The RTS genre has died down a bit recently. Sure we've seen some high profile games such as Command and Conquer make a come back but there was a time when it seemed every man and his dog wanted to play RTS or, if they were a developer, create one. In a time where the gaming focus seems to be on action, action and even more of it, Gates of Troy is a title that probably won't get the respect it deserves. Slitherine software has created not only one of the best representations of history in a video game, but also one of the toughest.
Gates of Troy revolves around many of the early European conflicts between numerous sides that ventured the land. There were countries, but without sovereignty as anyone could and did invade each other. The storyline for each of the campaigns is historically accurate and you can either change history or recreate depending on how well you perform. The storyline aspect of the game is fairly lax and basically just says the victory conditions such as capture eight towns. This somewhat is quite a disappointment given the amount of time Slitherine has obviously put into historical research for this game.
Gates of Troy is an extremely epic game. We see it as a cross between Sim City, Civilization (diplomacy) and a real time strategy game. Your playing time will be divided between managing cities, conquering cities and defending cities. There is an insane level of micromanagement in this game and this is either going to really turn you off or really get you into the game. Having so much control can be confusing at times but there is a three level tutorial to show you the ropes of fighting, managing cities and eventually your empire. Managing the cities is quite a complex task but the game 'pauses' while doing so meaning you can't be attacked while fiddling around with new buildings or infantry. Each city can be ripe for a take over so it is vitally important that a second army resides within to back up the garrison units.
The buildings which are in your cities correspond to what actions you can take against enemies such as starving the field armies by buying all the food, demoralizing a garrison unit in an enemy city, start rumors of government betrayal which begins dissent etc. As you can see there is a lot more to this game than fighting and in fact fighting is the least likely way in most cases to win campaigns without help from diplomats and espionage. Along with this the University building will allow you to advance technology quicker. One thing which stands out with this game is the amount of time it takes to build structures. It's not click here and two minutes later it's done, it's more like a few turns which again gives it a very Civilization feel. The same occurs with research.
When managing a city you have to make a few decisions about what to include. Initially a city is a small township with limited area to build required dwellings such as homes, farms and a barracks to train soldiers. As you upgrade the size of the town you get more space to add buildings such as Universities which aid your town by making the occupants more educated. Another thing you must manage is supplies of items such as food and metal. This is all done automatically without having to chop down a tree etc but it still must be managed and shows that perhaps the micromanagement has gone a little to far in this game. You will constantly be wondering if a city is working efficiently and when you begin to capture more and more, spend a lot of time managing cities rather then focusing on action.

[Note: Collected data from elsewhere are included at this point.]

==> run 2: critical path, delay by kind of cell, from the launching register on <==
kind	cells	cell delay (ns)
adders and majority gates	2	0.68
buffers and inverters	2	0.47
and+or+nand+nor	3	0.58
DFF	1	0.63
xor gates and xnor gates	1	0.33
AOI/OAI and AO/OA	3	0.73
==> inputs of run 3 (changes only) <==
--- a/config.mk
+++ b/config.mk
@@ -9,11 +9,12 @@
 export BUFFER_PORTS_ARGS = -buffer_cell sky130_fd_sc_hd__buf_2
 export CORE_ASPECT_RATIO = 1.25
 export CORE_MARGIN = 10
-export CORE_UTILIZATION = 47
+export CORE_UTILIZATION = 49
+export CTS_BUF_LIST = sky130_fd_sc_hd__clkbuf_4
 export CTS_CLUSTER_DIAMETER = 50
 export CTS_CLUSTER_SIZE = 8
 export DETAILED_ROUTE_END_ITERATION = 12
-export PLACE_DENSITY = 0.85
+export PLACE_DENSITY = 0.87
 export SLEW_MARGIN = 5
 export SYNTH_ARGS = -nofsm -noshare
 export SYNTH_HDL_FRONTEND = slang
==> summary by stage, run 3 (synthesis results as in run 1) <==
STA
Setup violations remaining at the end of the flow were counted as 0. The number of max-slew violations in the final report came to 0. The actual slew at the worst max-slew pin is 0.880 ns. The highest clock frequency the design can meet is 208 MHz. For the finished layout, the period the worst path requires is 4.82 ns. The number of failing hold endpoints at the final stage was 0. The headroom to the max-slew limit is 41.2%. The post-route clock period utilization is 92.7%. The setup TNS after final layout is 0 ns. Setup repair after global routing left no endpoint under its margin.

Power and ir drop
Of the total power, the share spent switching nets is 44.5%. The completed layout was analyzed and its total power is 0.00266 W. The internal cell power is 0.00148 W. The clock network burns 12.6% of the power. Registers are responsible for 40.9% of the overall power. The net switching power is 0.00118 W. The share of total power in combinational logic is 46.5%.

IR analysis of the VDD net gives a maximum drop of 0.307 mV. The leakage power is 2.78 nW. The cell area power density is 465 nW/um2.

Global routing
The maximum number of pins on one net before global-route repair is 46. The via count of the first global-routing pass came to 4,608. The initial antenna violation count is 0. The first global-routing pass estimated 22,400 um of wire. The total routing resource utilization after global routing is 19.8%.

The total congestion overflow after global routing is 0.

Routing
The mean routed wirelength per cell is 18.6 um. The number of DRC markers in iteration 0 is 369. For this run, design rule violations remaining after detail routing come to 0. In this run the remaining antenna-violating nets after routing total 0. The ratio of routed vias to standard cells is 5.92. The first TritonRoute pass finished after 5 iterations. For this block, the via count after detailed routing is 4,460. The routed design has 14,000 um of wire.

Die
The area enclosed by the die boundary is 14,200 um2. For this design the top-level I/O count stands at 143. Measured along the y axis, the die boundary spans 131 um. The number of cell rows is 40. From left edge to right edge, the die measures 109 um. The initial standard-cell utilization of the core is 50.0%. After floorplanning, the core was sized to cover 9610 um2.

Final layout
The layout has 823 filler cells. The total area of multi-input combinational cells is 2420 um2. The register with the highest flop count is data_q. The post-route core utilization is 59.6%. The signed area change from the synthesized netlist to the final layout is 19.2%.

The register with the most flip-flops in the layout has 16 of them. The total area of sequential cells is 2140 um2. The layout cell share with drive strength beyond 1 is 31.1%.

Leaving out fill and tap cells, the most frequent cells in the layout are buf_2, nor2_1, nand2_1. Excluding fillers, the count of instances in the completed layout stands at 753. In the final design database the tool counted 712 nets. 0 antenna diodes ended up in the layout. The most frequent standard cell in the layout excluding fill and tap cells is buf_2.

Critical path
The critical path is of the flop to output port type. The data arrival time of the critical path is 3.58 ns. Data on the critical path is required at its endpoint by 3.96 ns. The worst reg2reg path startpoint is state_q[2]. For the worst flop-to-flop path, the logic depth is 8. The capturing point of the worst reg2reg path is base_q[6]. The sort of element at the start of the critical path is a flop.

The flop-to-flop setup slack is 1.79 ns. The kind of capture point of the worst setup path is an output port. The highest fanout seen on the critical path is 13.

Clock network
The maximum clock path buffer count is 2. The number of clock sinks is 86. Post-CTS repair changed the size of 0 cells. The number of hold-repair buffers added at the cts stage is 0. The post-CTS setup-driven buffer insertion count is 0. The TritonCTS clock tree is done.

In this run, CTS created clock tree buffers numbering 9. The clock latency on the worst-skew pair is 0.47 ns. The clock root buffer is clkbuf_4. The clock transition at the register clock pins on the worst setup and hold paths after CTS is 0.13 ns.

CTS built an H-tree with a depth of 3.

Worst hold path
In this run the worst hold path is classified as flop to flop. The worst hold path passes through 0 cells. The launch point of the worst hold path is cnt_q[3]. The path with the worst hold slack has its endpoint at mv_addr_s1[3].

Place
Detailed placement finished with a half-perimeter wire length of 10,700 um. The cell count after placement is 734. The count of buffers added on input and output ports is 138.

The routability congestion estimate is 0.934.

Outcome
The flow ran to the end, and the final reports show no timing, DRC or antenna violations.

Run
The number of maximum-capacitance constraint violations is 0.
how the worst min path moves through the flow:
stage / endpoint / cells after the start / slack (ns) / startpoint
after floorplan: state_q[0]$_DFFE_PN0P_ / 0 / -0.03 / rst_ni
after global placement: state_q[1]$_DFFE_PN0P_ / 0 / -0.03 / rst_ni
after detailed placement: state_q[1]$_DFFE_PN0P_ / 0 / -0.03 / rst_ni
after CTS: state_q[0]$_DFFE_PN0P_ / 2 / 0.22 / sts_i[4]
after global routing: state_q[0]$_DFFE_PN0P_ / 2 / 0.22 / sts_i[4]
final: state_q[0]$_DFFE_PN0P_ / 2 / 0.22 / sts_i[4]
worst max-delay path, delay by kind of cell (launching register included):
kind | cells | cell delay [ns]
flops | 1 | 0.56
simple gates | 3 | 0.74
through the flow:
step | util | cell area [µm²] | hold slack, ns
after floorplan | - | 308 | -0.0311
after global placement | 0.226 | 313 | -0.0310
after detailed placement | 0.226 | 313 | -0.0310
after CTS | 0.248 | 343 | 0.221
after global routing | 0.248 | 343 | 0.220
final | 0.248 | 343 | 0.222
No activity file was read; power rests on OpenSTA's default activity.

The other side of the game, the action, is the more impressive aspect in our opinion. As we mentioned before this game is epic and this comment partly comes from the size of the battles. One of the more interesting aspects of the game is that you can't control troops once the battle begins. Before the battle you place them on the battlefield where they will get to the enemy quickly and easily, but after that you just have to watch. You can tell them to retreat or charge but you can't control units or squads during the battle. The engine for the game is quite impressive and the characters are 3D but don't expect high detailed characters that you would see in a game like Shogun. You can resolve the battles quickly by using the automatic fight option. The game doesn't seem to favor either way in terms of a more likely win which is great because not everyone wants to watch people hack themselves to bits over and over again.
You may be starting to wonder with our few criticisms why we liked the game so much and it's because despite the micromanagement involved it really is quite an accessible game. Of course when you first start you will most likely lose a few times and you do have to be patient but the interface and how you go about expanding your land is really what shines in the game. Everything has an icon on the interface with no multiple menus to go through just to find something and they are all fairly explanatory. Anyone could really pick out that the hourglass means end turn or that the sword icons mean attack. Another great aspect is the naval combat which can occur in the game and offers something pretty much unique to this title. The level design offers something fairly unique as well via four terrains which are more suitable to different armies.
The multiplayer, which the developers have included, has been built quite well. You can play the game in a mode called Always Active Multiplayer. Due to the turn based nature of the game there could have been a process by which the player had to wait for others to move. Instead you gain control of AI units if a battle ensues making sure that you're always involved in the game and not just waiting for ages. You can also save multiplayer games which is a great feature.
Gates of Troy is a great game which combines three of the most popular series around today; Civilization, Sim City and Command and Conquer. The fact you also get to check out some historical campaigns, especially the Trojan Horse, really improves the game to a level that makes it a great strategy title.